The starter pistols have been packed away and the swampy swimming pools have been drained, but what’s next for Brazil after the Olympics? For decades, Latin America’s largest economy was a vibrant and attractive proposition for Canadian advisors looking to add some emerging markets exposure to their portfolios. But things have changed in recent years. The combination of political struggles, caused by the 2014 elections, and the slump in oil prices had a hugely negative impact on Brazil’s economy.
“It was the perfect storm of negative events,” says Christine Tan, Chief Investment Officer, Excel Investment Counsel Inc. “In 2015, the Brazilian economy had its worst year since the great depression: the economy contracted 3.8% and inflation went into the double digits. The strong U.S. dollar and weak commodities also had a major impact.”
But things are finally looking up for Brazil, the world's ninth largest economy. The IMF is forecasting that the country will emerge from recession next year, which is in line with the market’s call for earnings to follow the expected GDP growth. “Sometimes it takes the economy getting so bad for a change to occur,” Tan says. “The recovery started when, at the beginning of this year, there was an acceleration of dissatisfaction with the incumbent, which finally led to the impeachment of Dilma Rousseff due to her handling of the fiscal budget.”
Rousseff was suspended for several months and her Vice President Michel Temer, a lawyer by trade, stepped into the role.
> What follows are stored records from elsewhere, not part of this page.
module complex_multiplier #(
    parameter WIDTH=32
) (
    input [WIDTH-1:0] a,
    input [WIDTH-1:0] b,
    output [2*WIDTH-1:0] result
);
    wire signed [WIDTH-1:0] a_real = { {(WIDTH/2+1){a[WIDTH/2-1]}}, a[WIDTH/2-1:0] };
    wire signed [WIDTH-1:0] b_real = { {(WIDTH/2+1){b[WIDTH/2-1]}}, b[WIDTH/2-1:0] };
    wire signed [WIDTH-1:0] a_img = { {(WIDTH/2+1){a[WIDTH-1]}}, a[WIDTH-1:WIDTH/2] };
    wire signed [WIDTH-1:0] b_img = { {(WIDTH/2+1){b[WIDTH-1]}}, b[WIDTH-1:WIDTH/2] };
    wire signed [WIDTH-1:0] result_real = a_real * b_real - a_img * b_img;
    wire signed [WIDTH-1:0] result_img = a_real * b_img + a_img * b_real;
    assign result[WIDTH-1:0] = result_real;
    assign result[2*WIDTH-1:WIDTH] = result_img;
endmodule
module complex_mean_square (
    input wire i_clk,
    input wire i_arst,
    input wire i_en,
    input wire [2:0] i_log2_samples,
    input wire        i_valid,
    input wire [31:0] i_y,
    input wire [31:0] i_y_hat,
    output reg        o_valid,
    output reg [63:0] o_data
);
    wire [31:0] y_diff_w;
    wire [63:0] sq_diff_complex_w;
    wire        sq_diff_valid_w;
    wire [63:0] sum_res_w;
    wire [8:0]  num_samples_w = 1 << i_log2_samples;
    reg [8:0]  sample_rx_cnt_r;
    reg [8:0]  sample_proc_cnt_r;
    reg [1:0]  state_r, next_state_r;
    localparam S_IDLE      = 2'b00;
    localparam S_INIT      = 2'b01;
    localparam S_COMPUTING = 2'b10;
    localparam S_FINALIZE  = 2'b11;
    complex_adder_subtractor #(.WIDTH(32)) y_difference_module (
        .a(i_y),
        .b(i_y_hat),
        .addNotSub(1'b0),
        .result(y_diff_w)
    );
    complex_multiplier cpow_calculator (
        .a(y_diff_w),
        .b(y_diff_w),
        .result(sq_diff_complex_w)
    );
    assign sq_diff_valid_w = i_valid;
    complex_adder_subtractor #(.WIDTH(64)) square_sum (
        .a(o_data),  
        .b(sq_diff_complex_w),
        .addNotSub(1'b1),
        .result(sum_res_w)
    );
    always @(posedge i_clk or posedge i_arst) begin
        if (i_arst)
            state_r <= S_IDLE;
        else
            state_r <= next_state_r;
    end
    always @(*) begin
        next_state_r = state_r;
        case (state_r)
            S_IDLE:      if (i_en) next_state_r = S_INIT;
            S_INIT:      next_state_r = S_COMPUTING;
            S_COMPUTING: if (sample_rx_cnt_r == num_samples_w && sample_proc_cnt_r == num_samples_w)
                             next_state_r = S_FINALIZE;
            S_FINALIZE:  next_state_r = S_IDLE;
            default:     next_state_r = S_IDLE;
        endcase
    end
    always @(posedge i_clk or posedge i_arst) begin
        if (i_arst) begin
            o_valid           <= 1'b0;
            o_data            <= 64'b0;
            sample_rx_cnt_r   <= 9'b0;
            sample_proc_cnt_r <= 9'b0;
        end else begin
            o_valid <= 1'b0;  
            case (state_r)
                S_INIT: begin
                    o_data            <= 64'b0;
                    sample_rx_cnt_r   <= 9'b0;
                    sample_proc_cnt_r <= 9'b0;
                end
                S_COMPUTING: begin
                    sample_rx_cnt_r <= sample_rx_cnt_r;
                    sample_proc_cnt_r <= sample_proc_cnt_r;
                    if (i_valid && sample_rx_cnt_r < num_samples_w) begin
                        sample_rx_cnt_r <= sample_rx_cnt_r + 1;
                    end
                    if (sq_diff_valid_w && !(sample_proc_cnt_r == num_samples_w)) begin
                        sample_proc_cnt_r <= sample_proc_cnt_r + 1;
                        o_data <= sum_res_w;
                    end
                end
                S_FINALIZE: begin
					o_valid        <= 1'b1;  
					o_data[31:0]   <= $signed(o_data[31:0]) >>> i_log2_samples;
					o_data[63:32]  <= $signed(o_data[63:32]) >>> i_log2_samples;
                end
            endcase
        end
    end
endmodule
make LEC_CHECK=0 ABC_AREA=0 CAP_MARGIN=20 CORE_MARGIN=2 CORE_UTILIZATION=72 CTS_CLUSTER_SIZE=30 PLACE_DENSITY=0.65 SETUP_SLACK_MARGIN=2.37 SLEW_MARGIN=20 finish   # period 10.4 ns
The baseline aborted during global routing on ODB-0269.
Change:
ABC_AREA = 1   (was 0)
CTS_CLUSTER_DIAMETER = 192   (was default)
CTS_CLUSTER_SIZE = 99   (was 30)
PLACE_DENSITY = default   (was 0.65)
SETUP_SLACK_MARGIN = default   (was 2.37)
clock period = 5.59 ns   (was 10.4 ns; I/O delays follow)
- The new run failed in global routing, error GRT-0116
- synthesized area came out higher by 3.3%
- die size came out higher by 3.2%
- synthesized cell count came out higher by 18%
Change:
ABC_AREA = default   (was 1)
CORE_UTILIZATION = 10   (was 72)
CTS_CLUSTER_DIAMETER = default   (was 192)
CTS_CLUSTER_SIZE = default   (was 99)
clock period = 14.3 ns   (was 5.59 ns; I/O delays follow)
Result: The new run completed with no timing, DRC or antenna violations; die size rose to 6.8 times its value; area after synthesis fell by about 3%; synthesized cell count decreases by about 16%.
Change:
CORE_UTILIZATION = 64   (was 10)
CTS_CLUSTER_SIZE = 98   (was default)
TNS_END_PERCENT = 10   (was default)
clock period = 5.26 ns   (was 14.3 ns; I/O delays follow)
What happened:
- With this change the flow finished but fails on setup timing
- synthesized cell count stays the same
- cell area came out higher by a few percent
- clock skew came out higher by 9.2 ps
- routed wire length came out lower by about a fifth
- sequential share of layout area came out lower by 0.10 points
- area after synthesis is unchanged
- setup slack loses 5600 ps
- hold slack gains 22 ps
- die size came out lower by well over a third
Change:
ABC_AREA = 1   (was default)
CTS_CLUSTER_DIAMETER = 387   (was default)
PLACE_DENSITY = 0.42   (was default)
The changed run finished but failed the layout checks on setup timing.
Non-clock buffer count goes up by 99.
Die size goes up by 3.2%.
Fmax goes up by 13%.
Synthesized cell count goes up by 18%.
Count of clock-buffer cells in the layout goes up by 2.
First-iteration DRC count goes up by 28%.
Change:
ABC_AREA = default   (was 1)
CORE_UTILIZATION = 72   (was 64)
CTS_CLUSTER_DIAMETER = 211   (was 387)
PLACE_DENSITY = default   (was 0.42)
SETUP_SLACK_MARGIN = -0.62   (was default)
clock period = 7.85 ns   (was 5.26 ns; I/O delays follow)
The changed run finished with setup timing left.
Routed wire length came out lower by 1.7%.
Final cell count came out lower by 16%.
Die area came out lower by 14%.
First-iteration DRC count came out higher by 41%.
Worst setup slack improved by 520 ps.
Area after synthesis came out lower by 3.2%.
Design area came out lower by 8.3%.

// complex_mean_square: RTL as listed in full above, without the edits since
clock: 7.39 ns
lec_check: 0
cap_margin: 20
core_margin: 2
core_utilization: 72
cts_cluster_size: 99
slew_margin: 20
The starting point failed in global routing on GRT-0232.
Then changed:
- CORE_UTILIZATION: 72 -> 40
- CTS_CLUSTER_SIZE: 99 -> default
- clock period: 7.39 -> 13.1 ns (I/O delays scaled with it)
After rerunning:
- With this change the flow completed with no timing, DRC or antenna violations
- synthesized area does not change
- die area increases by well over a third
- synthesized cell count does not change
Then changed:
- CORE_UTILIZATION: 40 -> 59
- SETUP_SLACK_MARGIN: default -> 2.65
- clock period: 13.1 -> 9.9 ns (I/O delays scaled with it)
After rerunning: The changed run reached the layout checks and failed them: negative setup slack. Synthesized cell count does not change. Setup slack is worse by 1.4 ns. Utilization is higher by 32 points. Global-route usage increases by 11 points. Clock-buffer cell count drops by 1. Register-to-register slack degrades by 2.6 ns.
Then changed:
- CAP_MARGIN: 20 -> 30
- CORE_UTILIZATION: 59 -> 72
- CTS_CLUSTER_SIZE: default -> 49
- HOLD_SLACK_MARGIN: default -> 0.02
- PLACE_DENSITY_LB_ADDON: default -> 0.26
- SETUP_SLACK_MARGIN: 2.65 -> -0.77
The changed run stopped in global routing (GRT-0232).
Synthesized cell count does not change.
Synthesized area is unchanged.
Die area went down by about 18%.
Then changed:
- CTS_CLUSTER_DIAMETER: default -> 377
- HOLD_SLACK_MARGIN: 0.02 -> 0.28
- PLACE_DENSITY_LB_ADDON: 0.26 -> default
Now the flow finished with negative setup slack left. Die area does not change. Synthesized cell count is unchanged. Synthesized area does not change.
Viewed as a business-friendly technocrat, Temer replaced certain senate members with pro-business politicians, which was widely viewed as a positive move. “All of this meant that the political risk premium in Brazil was lifted; as a result, the Brazilian real rallied and inflation is now under 10%,” Tan says. “This reversal happened very quickly.”
Since taking the helm, Temer has attempted to enact several reforms and policies, one of which will limit the increase in fiscal spending to prior year inflation. “This will mean the fiscal deficit as a percentage of GDP will decline, and that’s also highly positive,” Tan says. “Obviously, the recovery of oil prices has helped Brazil, too. A lot of the negative events of 2014 have been reversed.”
But what does Brazil’s improved performance mean for Canadian advisors? “Because the rally in Brazilian equities has been short, I think we’re going to go through a period of consolidation and potentially higher volatility,” Tan says. “Assuming that earnings continue to recover, I still see Brazil as one of the more inexpensive markets. If earnings stay at low levels, the market looks expensive but I think there is more room for improvement, especially if you consider that interest rates are still at 14.25%.”
Any advisor considering adding Brazilian exposure to their portfolios in the midst of the rally must be comfortable, and prepared for, some potential pullback. Gaining exposure through a broader Latin American portfolio is one strategy that Tan suggests. “We have a fund that is 55% Brazil, 25% Mexico with the rest made up of Peru, Chile and Colombia,” Tan says. “That’s what I would do as an advisor. Advisors who want Brazil exposure but with even less concentration could consider participating through a broader emerging markets fund.”